== DESCRIPTION OF THE TASK ==
Write down, unchanged, the entries from the first line through the line holding "localparam int CLICK_BYTES = 1 << CLICK_W;". Include no other line.

====

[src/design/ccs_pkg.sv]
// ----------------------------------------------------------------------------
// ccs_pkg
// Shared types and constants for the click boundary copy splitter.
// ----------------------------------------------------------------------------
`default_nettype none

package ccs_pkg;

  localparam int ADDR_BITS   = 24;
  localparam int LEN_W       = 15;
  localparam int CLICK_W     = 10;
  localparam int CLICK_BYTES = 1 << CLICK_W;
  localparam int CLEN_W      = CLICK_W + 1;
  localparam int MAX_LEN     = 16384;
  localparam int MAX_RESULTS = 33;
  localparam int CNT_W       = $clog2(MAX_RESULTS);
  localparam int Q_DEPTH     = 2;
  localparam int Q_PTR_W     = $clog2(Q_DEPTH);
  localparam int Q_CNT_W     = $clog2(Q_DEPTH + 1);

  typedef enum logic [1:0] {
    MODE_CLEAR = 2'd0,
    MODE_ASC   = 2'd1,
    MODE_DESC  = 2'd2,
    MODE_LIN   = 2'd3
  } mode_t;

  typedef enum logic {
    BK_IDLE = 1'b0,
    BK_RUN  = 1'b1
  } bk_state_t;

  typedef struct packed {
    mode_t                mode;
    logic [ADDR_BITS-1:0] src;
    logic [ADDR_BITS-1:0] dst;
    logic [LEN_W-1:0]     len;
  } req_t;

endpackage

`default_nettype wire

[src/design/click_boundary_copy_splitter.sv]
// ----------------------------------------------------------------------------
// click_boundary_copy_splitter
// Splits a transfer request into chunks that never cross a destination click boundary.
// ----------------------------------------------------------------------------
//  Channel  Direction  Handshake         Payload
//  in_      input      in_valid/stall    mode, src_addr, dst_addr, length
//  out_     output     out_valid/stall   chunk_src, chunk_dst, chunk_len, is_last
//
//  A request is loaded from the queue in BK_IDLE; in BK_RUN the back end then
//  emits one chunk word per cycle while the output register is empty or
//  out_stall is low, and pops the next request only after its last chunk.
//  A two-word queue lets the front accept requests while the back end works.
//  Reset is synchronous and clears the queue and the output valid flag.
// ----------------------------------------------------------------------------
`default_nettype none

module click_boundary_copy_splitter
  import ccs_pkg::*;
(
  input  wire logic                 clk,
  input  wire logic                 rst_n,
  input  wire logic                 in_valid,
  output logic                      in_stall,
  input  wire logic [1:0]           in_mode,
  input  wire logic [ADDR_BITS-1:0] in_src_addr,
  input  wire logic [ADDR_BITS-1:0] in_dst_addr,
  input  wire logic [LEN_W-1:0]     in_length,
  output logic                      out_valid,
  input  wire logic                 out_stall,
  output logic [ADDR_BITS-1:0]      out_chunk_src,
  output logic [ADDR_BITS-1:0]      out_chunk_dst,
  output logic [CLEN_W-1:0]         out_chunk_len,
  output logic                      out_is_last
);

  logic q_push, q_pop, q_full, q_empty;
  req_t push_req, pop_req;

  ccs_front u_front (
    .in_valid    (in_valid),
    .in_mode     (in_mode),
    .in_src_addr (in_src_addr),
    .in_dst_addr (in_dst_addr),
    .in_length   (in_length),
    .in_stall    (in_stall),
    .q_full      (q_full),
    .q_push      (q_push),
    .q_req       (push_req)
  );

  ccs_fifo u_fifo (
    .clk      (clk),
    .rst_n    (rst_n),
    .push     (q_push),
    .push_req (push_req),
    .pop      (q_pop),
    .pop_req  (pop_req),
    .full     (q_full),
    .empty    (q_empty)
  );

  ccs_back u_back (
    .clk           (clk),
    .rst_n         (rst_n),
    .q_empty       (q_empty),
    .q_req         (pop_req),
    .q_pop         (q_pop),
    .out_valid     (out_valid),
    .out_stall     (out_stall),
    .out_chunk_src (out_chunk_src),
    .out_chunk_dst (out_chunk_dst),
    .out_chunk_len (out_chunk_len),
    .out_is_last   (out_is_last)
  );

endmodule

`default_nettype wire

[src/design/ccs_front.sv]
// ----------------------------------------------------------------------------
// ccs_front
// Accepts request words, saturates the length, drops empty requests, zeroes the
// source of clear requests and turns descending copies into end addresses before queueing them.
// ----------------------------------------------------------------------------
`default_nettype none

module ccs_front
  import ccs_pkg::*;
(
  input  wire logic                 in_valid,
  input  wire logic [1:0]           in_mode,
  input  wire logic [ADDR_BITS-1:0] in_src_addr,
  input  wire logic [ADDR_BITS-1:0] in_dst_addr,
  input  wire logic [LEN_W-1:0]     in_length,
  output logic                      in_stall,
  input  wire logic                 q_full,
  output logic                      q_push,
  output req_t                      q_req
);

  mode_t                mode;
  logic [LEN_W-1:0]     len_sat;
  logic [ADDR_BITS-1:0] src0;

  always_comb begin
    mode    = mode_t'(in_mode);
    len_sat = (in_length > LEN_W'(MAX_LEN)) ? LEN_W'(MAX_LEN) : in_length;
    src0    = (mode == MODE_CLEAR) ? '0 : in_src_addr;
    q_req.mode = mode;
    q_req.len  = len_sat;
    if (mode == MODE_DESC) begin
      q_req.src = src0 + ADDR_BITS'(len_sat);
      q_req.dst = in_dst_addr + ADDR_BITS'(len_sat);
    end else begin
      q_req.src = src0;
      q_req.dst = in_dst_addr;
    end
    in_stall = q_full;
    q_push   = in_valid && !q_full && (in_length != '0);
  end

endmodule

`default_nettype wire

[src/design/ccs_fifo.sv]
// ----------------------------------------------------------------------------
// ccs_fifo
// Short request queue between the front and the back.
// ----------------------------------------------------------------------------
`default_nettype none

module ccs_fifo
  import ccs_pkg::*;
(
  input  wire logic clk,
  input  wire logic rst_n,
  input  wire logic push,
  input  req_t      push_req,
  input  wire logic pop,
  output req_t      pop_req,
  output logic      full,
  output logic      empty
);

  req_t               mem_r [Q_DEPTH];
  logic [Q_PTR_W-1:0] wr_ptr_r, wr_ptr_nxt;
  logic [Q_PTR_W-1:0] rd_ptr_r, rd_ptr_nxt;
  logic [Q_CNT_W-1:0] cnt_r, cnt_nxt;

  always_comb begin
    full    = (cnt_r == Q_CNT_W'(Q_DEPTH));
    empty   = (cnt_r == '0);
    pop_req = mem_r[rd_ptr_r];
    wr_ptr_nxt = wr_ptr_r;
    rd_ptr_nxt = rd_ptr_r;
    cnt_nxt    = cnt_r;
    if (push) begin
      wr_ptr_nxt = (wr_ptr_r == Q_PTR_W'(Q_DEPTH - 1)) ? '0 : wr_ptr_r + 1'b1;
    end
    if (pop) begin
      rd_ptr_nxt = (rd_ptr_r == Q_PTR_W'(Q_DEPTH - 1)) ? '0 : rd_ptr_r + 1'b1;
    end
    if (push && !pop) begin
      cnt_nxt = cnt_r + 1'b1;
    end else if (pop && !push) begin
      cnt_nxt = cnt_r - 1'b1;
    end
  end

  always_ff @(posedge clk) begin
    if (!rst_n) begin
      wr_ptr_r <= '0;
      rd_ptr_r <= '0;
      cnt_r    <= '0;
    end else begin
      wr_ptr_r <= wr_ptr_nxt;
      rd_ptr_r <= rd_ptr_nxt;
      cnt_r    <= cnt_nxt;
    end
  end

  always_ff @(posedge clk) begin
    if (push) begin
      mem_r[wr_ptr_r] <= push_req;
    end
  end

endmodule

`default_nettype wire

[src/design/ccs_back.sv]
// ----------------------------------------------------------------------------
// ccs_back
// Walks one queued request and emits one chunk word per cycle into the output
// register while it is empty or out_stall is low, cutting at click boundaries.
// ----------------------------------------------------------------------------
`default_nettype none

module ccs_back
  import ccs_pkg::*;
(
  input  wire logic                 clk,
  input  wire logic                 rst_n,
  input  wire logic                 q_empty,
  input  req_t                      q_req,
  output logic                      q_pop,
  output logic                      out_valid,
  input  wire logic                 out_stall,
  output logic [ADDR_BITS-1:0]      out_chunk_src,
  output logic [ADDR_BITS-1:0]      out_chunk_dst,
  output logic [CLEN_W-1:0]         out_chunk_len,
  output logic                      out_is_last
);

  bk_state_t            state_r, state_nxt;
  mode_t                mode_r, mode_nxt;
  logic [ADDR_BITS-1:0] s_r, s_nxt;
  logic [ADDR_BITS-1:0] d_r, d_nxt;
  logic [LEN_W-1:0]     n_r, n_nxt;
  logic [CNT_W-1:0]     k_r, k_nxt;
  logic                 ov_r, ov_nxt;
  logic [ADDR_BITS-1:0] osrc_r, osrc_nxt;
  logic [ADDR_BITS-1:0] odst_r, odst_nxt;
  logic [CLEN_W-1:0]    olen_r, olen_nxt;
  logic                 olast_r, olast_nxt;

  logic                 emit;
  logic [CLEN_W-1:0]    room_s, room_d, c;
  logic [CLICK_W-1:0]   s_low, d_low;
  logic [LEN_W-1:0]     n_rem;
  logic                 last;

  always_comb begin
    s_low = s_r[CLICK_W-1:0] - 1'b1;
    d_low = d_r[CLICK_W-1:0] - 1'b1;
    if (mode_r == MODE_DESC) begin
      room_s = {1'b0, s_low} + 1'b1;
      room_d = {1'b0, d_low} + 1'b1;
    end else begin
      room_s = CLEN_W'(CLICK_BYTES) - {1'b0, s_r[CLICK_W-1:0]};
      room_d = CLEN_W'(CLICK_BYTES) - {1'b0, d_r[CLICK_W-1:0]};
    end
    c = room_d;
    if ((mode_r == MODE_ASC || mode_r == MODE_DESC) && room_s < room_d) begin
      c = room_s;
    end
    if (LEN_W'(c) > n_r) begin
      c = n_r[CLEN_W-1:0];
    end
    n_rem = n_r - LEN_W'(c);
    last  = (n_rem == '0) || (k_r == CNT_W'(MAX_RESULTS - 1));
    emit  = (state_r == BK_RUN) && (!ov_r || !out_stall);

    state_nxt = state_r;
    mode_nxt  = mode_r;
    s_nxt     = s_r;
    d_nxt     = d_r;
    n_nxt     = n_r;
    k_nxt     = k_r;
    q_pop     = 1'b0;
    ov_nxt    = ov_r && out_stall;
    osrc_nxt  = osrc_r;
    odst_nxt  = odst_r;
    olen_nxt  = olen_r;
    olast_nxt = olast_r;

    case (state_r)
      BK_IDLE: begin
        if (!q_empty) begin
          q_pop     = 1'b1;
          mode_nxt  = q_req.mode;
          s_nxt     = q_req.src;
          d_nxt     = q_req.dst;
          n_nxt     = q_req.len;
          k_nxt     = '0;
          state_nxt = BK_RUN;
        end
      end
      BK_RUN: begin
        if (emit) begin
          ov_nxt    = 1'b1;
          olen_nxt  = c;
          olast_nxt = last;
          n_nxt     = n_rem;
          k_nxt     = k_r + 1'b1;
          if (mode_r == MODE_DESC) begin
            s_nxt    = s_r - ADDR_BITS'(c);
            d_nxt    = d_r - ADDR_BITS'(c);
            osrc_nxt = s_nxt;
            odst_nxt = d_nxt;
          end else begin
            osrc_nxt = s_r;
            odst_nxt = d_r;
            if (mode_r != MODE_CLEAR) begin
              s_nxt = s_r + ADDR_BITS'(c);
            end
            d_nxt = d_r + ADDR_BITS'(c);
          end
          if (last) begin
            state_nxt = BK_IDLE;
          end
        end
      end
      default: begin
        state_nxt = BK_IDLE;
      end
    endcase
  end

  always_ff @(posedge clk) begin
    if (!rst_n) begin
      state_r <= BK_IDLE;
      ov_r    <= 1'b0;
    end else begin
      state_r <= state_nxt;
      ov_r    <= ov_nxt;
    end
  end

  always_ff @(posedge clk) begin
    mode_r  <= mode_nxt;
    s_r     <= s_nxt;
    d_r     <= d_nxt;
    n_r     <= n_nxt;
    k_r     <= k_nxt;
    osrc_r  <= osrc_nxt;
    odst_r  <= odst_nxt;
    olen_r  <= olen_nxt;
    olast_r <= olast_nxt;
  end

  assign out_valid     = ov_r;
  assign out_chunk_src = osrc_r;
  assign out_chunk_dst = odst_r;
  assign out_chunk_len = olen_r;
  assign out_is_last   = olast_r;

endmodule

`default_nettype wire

====

== RESPONSE BELOW ==
[src/design/ccs_pkg.sv]
// ----------------------------------------------------------------------------
// ccs_pkg
// Shared types and constants for the click boundary copy splitter.
// ----------------------------------------------------------------------------
`default_nettype none

package ccs_pkg;

  localparam int ADDR_BITS   = 24;
  localparam int LEN_W       = 15;
  localparam int CLICK_W     = 10;
  localparam int CLICK_BYTES = 1 << CLICK_W;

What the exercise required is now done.